Scrapy Python Craigslist Scraper [英] Scrapy Python Craigslist Scraper
问题描述
我正在尝试使用 Scrapy 抓取Craigslist分类信息,以提取待售物品.
我能够提取日期,帖子标题和帖子url ,但是在提取价格时遇到了麻烦.
由于某种原因,当前代码会提取全部个价格,但是当我在查找价格跨度之前删除//时,价格字段将返回为空./p>
有人可以查看下面的代码并帮助我吗?
from scrapy.spider import BaseSpider
from scrapy.selector import HtmlXPathSelector
from craigslist_sample.items import CraigslistSampleItem
class MySpider(BaseSpider):
name = "craig"
allowed_domains = ["craigslist.org"]
start_urls = ["http://longisland.craigslist.org/search/sss?sort=date&query=raptor%20660&srchType=T"]
def parse(self, response):
hxs = HtmlXPathSelector(response)
titles = hxs.select("//p")
items = []
for titles in titles:
item = CraigslistSampleItem()
item['date'] = titles.select('span[@class="itemdate"]/text()').extract()
item ["title"] = titles.select("a/text()").extract()
item ["link"] = titles.select("a/@href").extract()
item ['price'] = titles.select('//span[@class="itempp"]/text()').extract()
items.append(item)
return items
itempp
似乎在另一个元素itempnr
中.如果将//span[@class="itempp"]/text()
更改为span[@class="itempnr"]/span[@class="itempp"]/text()
,也许会起作用.
I am trying to scrape Craigslist classifieds using Scrapy to extract items that are for sale.
I am able to extract date, post title, and post url but am having trouble extracting price.
For some reason the current code extracts all of the prices, but when I remove the // before the price span look up the price field returns as empty.
Can someone please review the code below and help me out?

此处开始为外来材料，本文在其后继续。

<file path="src/rtl/layer_output_collector.sv">
// layer_output_collector
//   Collects the serial activation stream of a fully-connected layer into
//   double-buffered vector banks. Each completed vector is presented in
//   parallel together with its maximum word and the index of that maximum.
//
// Ports
//   clk        rising-edge clock
//   reset      synchronous, active-high
//   s_valid    upstream word valid
//   s_ready    a word can be accepted this cycle
//   data_in    upstream signed word
//   v_valid    a completed vector is presented
//   v_ready    downstream accepts the presented vector
//   v_data     packed vector, word k at [k*T +: T], word 0 received first
//   v_max      largest word of the presented vector
//   v_argmax   index of v_max, lowest index on ties
//   vec_count  vectors delivered downstream, modulo 256
module layer_output_collector #(
  parameter int M    = 8,
  parameter int T    = 16,
  parameter int LOGM = 3
) (
  input  logic                clk,
  input  logic                reset,
  input  logic                s_valid,
  output logic                s_ready,
  input  logic signed [T-1:0] data_in,
  output logic                v_valid,
  input  logic                v_ready,
  output logic [M*T-1:0]      v_data,
  output logic signed [T-1:0] v_max,
  output logic [LOGM-1:0]     v_argmax,
  output logic [7:0]          vec_count
);

  localparam logic [LOGM-1:0] LAST = LOGM'(M - 1);

  logic signed [T-1:0] bank_mem [2][M];
  logic signed [T-1:0] bank_max [2];
  logic [LOGM-1:0]     bank_arg [2];

  logic [1:0]          full;
  logic                wr_bank;
  logic                rd_bank;
  logic [LOGM-1:0]     word_idx;
  logic signed [T-1:0] run_max;
  logic [LOGM-1:0]     run_idx;

  logic                beat;
  logic                last_beat;
  logic                deliver;
  logic                take;
  logic signed [T-1:0] max_next;
  logic [LOGM-1:0]     idx_next;
  logic [1:0]          full_next;

  // The first word of a vector always seeds the running max; later words
  // replace it only when strictly larger, so ties keep the lower index.
  function automatic logic take_new(input logic                first,
                                    input logic signed [T-1:0] cand,
                                    input logic signed [T-1:0] cur);
    return first || (cand > cur);
  endfunction

  // Both handshake qualifiers depend only on registered flags.
  assign s_ready   = !reset && !full[wr_bank];
  assign v_valid   = full[rd_bank];
  assign beat      = s_valid && s_ready;
  assign last_beat = beat && (word_idx == LAST);
  assign deliver   = v_valid && v_ready;

  always_comb begin
    take     = take_new(word_idx == '0, data_in, run_max);
    max_next = take ? data_in : run_max;
    idx_next = take ? word_idx : run_idx;
  end

  // Completion and delivery always address different banks, so both
  // updates can apply in the same cycle.
  always_comb begin
    full_next = full;
    if (last_beat) full_next[wr_bank] = 1'b1;
    if (deliver)   full_next[rd_bank] = 1'b0;
  end

  always_ff @(posedge clk) begin
    if (reset) begin
      full      <= '0;
      wr_bank   <= 1'b0;
      rd_bank   <= 1'b0;
      word_idx  <= '0;
      run_max   <= '0;
      run_idx   <= '0;
      vec_count <= '0;
    end else begin
      full <= full_next;
      if (beat) begin
        run_max <= max_next;
        run_idx <= idx_next;
        if (last_beat) begin
          wr_bank  <= !wr_bank;
          word_idx <= '0;
        end else begin
          word_idx <= word_idx + LOGM'(1);
        end
      end
      if (deliver) begin
        rd_bank   <= !rd_bank;
        vec_count <= vec_count + 8'd1;
      end
    end
  end

  // Bank contents carry no reset; validity is tracked solely by full.
  always_ff @(posedge clk) begin
    if (beat) begin
      bank_mem[wr_bank][word_idx] <= data_in;
    end
    if (last_beat) begin
      bank_max[wr_bank] <= max_next;
      bank_arg[wr_bank] <= idx_next;
    end
  end

  always_comb begin
    v_data = '0;
    for (int k = 0; k < M; k++) begin
      v_data[k*T +: T] = bank_mem[rd_bank][k];
    end
    v_max    = bank_max[rd_bank];
    v_argmax = bank_arg[rd_bank];
  end

endmodule

</file>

from scrapy.spider import BaseSpider
from scrapy.selector import HtmlXPathSelector
from craigslist_sample.items import CraigslistSampleItem
class MySpider(BaseSpider):
name = "craig"
allowed_domains = ["craigslist.org"]
start_urls = ["http://longisland.craigslist.org/search/sss?sort=date&query=raptor%20660&srchType=T"]
def parse(self, response):
hxs = HtmlXPathSelector(response)
titles = hxs.select("//p")
items = []
for titles in titles:
item = CraigslistSampleItem()
item['date'] = titles.select('span[@class="itemdate"]/text()').extract()

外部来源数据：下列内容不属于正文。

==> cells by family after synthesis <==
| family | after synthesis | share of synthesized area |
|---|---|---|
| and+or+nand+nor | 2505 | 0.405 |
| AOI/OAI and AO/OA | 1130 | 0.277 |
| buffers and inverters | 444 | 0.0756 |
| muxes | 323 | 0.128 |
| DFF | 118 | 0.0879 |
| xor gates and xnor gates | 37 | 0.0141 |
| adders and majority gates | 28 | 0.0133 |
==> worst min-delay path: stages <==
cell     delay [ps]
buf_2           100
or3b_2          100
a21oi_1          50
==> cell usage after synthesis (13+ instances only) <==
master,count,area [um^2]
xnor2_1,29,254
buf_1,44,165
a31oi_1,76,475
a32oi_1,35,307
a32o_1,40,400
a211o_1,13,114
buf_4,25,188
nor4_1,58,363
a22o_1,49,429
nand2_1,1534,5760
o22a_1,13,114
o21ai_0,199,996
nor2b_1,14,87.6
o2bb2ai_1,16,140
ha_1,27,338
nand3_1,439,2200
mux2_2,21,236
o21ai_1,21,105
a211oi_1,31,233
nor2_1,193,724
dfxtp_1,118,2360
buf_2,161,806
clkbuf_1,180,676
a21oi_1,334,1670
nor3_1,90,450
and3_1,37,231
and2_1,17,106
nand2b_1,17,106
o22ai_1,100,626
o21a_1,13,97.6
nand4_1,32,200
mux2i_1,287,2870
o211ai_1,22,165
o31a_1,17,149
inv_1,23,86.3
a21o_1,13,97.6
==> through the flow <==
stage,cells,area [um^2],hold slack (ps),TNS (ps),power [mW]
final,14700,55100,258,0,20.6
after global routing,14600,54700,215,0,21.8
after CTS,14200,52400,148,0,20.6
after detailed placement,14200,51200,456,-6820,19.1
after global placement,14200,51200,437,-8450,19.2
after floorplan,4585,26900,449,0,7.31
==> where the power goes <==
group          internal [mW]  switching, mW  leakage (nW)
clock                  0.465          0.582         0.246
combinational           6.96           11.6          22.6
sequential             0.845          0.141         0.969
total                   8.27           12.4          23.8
$ cat config.mk
export PLATFORM = sky130hd
export DESIGN_NAME = joystick_scan
export DESIGN_NICKNAME = d
export VERILOG_FILES = /design/src/rtl/joystick_scan.sv
export SDC_FILE = /design/constraint.sdc
export NUM_CORES = 1
export LEC_CHECK = 0
export CAP_MARGIN = 30
export CORE_ASPECT_RATIO = 0.9
export CORE_MARGIN = 1.5
export CORE_UTILIZATION = 45
export DETAILED_ROUTE_END_ITERATION = 8
export PLACE_DENSITY = 0.75
export SYNTH_ARGS = -nofsm -noshare
export SYNTH_HDL_FRONTEND = slang
export SYNTH_SLANG_ARGS = --single-unit
$ cat constraint.sdc
create_clock -name clock -period 2.1 [get_ports clock]
set_input_delay 0.42 -clock clock [delete_from_list [all_inputs] [get_ports clock]]
set_output_delay 0.42 -clock clock [all_outputs]
set_load 0.01 [all_outputs]
$ cat src/rtl/joystick_scan.sv
// Scans PADS serial shift-register game pads over a shared clock/load/data bus and
// publishes them as one active-high bus. Define JOYSCAN_DEBOUNCE_EN to commit a frame only when two consecutive scans agree.
module joystick_scan #(
    parameter int PADS = 2,
    parameter int BITS = 8,
    parameter int SELW = 1
) (
    input  logic                 clock,
    input  logic                 power,
    input  logic                 ce,
    output logic                 joyCk,
    output logic                 joyLd,
    output logic [SELW-1:0]      joyS,
    input  logic                 joyD,
    output logic [PADS*BITS-1:0] joy,
    output logic                 valid,
    output logic                 changed
);

    localparam int BW = $clog2(BITS);

    // Valid/ready does not apply here: every step is paced by the one-clock ce tick,
    // and valid/changed are single-clock strobes with no back-pressure.
    typedef enum logic [1:0] {
        ST_LOAD     = 2'd0,
        ST_SHIFT_LO = 2'd1,
        ST_SHIFT_HI = 2'd2
    } state_t;

    state_t                state_q, state_d;
    logic [SELW-1:0]       pad_q, pad_d;
    logic [BW-1:0]         bit_q, bit_d;
    logic [PADS*BITS-1:0]  shift_q, shift_d;
    logic [PADS*BITS-1:0]  joy_q, joy_d;
    logic                  ck_q, ck_d;
    logic                  ld_q, ld_d;
    logic                  valid_q, valid_d;
    logic                  changed_q, changed_d;
    logic                  frame_end;
`ifdef JOYSCAN_DEBOUNCE_EN
    logic [PADS*BITS-1:0]  ref_q, ref_d;
`endif

    always_ff @(posedge clock or negedge power) begin
        if (!power) begin
            state_q   <= ST_LOAD;
            pad_q     <= '0;
            bit_q     <= '0;
            shift_q   <= '0;
            joy_q     <= '0;
            ck_q      <= 1'b1;
            ld_q      <= 1'b1;
            valid_q   <= 1'b0;
            changed_q <= 1'b0;
`ifdef JOYSCAN_DEBOUNCE_EN
            ref_q     <= '0;
`endif
        end else begin
            state_q   <= state_d;
            pad_q     <= pad_d;
            bit_q     <= bit_d;
            shift_q   <= shift_d;
            joy_q     <= joy_d;
            ck_q      <= ck_d;
            ld_q      <= ld_d;
            valid_q   <= valid_d;
            changed_q <= changed_d;
`ifdef JOYSCAN_DEBOUNCE_EN
            ref_q     <= ref_d;
`endif
        end
    end

    always_comb begin
        state_d   = state_q;
        pad_d     = pad_q;
        bit_d     = bit_q;
        frame_end = 1'b0;
        if (ce) begin
            case (state_q)
                ST_LOAD: begin
                    state_d = ST_SHIFT_LO;
                    bit_d   = '0;
                end
                ST_SHIFT_LO: state_d = ST_SHIFT_HI;
                ST_SHIFT_HI: begin
                    if (bit_q == BW'(BITS - 1)) begin
                        state_d = ST_LOAD;
                        if (pad_q == SELW'(PADS - 1)) begin
                            pad_d     = '0;
                            frame_end = 1'b1;
                        end else begin
                            pad_d = pad_q + 1'b1;
                        end
                    end else begin
                        bit_d   = bit_q + 1'b1;
                        state_d = ST_SHIFT_LO;
                    end
                end
                default: state_d = ST_LOAD;
            endcase
        end
    end

    // Pin drive, serial capture and frame commit; outputs are registered so
    // they change only on ce edges and come out of reset at idle levels.
    always_comb begin
        ck_d      = ck_q;
        ld_d      = ld_q;
        shift_d   = shift_q;
        joy_d     = joy_q;
        valid_d   = 1'b0;
        changed_d = 1'b0;
`ifdef JOYSCAN_DEBOUNCE_EN
        ref_d     = ref_q;
`endif
        if (ce) begin
            case (state_q)
                ST_LOAD: begin
                    ld_d = 1'b0;
                    ck_d = 1'b1;
                end
                ST_SHIFT_LO: begin
                    ld_d = 1'b1;
                    ck_d = 1'b0;
                    for (int p = 0; p < PADS; p++) begin
                        for (int b = 0; b < BITS; b++) begin
                            if (pad_q == SELW'(p) && bit_q == BW'(b)) begin
                                shift_d[p*BITS + b] = ~joyD;
                            end
                        end
                    end
                end
                ST_SHIFT_HI: ck_d = 1'b1;
                default: ;
            endcase
        end
        if (frame_end) begin
            valid_d = 1'b1;
`ifdef JOYSCAN_DEBOUNCE_EN
            if (shift_q == ref_q) begin
                joy_d     = shift_q;
                changed_d = (shift_q != joy_q);
            end
            ref_d = shift_q;
`else
            joy_d     = shift_q;
            changed_d = (shift_q != joy_q);
`endif
        end
    end

    assign joyCk   = ck_q;
    assign joyLd   = ld_q;
    assign joyS    = pad_q;
    assign joy     = joy_q;
    assign valid   = valid_q;
    assign changed = changed_q;

endmodule

==> impl_metrics.tcl <==
set metrics [dict create \
    synth_top_area_share_pct 51.4 \
    syn_area_mm2 0.00195 \
    setup_viol 0 \
    via_per_inst 5.42 \
    h-tree-depth 2 \
    p_leak_nw 1.04 \
    hold_path_class "input pin to async pin" \
    multi_input_area_um2 817 \
    antenna_found_initial 0 \
    grt.total_usage_pct 17.2 \
    place_congestion 0.747 \
    max_stage_delay_ns 0.54 \
    end_kind "output port" \
    worstSetupPathType "flip-flop to output port" \
    area_growth_pct 19.3 \
    clk_latency_ns 0.29 \
    dieArea_mm2 0.00473 \
    synth_cell_type_count 26 \
    grt_max_degree 43 \
    drive_gt1_share_pct 15.7 \
    worst_pin_slew_ns 0.538 \
    synthTopCellsByArea "dfrtp_1 (51%), mux2_2 (9.3%), xnor2_1 (7.6%)" \
    dpl.hpwl_um 2590 \
    tns_ns 0 \
    io_buffers 24 \
    ys_seq_area_share_pct 54.1 \
    path_buf_inv 1 \
    cts_tree "built" \
    grt_pass1_vias 1267 \
    ys_warn_count 0 \
    cp-start-kind "flip-flop" \
    wl_per_cell_um 14.8 \
    power_per_cell_area_mw_per_mm2 790 \
    initialDrtViolationCount 51 \
    period_needed_ns 1.79 \
    final_antenna_net_count 0 \
    path_max_fanout 2 \
    core_mm2 0.00410 \
    grt_pass1_wl_um 6070 \
    clock_skew_ns 0.00899 \
    vias 1296 \
    seq_area_mm2 0.00105 \
    die_h_um 65.4 \
    holdBufCountCts 0 \
    clockBufferDepth 2 \
    arrival_ns 1.37 \
    rsz0062_at_grt "no" \
    post-route-period-util_pct 85.1 \
    ys_seq_elements 42 \
    drc 0 \
    hold_slack_ns 0.178 \
    post-place-ws_ns 0.0421 \
    initial_core_util_pct 47.5 \
    postSynthCellCount 164 \
    required_ns 1.68 \
    rows 22 \
    cts_setup_buffers 0 \
    grt_overflow 0 \
    route.final.wire_length_um 3530 \
    drtPass1Iterations 6 \
    crit_slowest_cell "dfstp_2" \
    cts-buffers-inserted 5 \
    crit_family "flip-flops" \
    peakVddDrop_v 0.000558 \
    yosys.area.top_type "dfrtp_1" \
    place_area_mm2 0.00221 \
    hold_viol_final 0 \
    fmax_ghz 0.559 \
    filler_cell_count 330 \
    path_cells "clkdlybuf4s50_1" \
    die_w_um 72.3 \
    clock_sinks 42 \
    syn-num-nets 175 \
    drv_slew 0 \
    syn_area_per_cell_um2 11.9 \
    fin_nets 202 \
    n_antenna_cell 0 \
    slew_headroom_pct 64.0 \
    fin_ws_ns 0.312 \
    clk_pin_slew_ns 0.08 \
    max_cap_viol_count 0 \
    finalInstanceArea_mm2 0.00232 \
    io_pins 25 \
    cts_resized 0 \
    cts_root_buf "clkbuf_8" \
    outcome "complete, no violations" \
]
[path summary, 6_finish.rpt]
check                      startpoint      to  slack [ns]  cells after the start
min reg2reg                     joyCk   joyCk        0.47                      2
max reg2reg                  bit_q[0]  joy[3]        0.34                      4
min in group clock              joyCk   joyCk        0.47                      2
min                             power   valid        0.18                      2
max                             joyCk   joyCk        0.31                      1
max in group asynchronous       power   joyCk        1.55                      2
[worst register-to-register path: cells and delay by family (launching register included)]
kind	cells	cell delay, ns
adder cells (fa/ha/maj)	2	0.50
flip-flops	1	0.43
AND/OR/NAND/NOR	1	0.33
multiplexers	1	0.39
[synthesized netlist by cell type, drive strengths merged]
master   n
a21oi    1
a32o     1
and2b    1
buf      5
clkbuf   1
dfrtp   40
dfstp    2
ha       7
inv      8
mux2    16
nand2   15
nand3    1
nand3b   1
nand4    6
nor2     2
nor3     1
nor4     1
o21ai   19
o22ai    1
o31ai   16
or2      1
or2b     1
xnor2   17
[stage by stage]
step | cells | utilization (%) | power, mW
5_1_grt | 239 | 56.7 | 1.94
6_report | 239 | 56.7 | 1.84
3_5_place_dp | 232 | 53.9 | 1.21
3_3_place_gp | 232 | 53.9 | 1.19
4_1_cts | 239 | 56.7 | 1.86
2_1_floorplan | 164 | - | 1.12
[cell usage in the layout, fill, tap and decap left out, types with 2 or more instances in the layout]
master	instances
clkbuf_8	6
inv_1	8
dfstp_2	2
dfrtp_1	40
o31ai_1	16
nand4_1	5
buf_4	2
mux2_2	16
o21ai_0	19
nor2_1	2
xnor2_1	17
ha_1	7
nand2_1	15
clkdlybuf4s50_1	23
[registers in the layout, summed over array words and instances (netlist names)]
register / flops
bit_q: 3
changed: 1
joy: 16
joyCk: 1
joyLd: 1
joyS: 1
shift_q: 16
state_q: 2
valid: 1
[routing by layer]
| layer | vias up | track usage (%) | routed length [µm] |
|---|---|---|---|
| met1 | 633 | 21.8 | 1680 |
| met5 | - | 0 | 0 |
| met4 | 0 | 7.08 | 59 |
| met3 | 8 | 5.98 | 133 |
| met2 | 27 | 27.0 | 1660 |
| li1 | 628 | - | - |
[cell families after synthesis]
| logic type | after synthesis | share of synthesized area (%) |
|---|---|---|
| XOR/XNOR | 17 | 7.65 |
| flip-flops | 42 | 54.1 |
| multiplexers | 16 | 9.25 |
| AND/OR/NAND/NOR | 30 | 8.42 |
| adder cells (fa/ha/maj) | 7 | 4.50 |
| AO/OA/AOI/OAI | 38 | 12.1 |
| buffers and inverters | 14 | 3.92 |
[final cells by class]
type / instances / share of cell area, %
clock inverter: 1 / 1.29
tap: 48 / 2.58
timing repair buffer: 26 / 10.8
sequential: 42 / 45.3
inverter: 8 / 1.29
clock buffer: 6 / 3.55
multi-input combinational: 108 / 35.2
[where the power goes]
part	switching (mW)	internal (mW)
logic	0.147	0.111
registers	0.0624	0.873
clock network	0.263	0.380
total	0.472	1.36
No activity file was read; power rests on OpenSTA's default activity.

item ["title"] = titles.select("a/text()").extract()
item ["link"] = titles.select("a/@href").extract()
item ['price'] = titles.select('//span[@class="itempp"]/text()').extract()
items.append(item)
return items
itempp
appears to be inside of another element, itempnr
. Perhaps it would work if you were to change //span[@class="itempp"]/text()
to span[@class="itempnr"]/span[@class="itempp"]/text()
.
这篇关于Scrapy Python Craigslist Scraper的文章就介绍到这了,希望我们推荐的答案对大家有所帮助,也希望大家多多支持IT屋!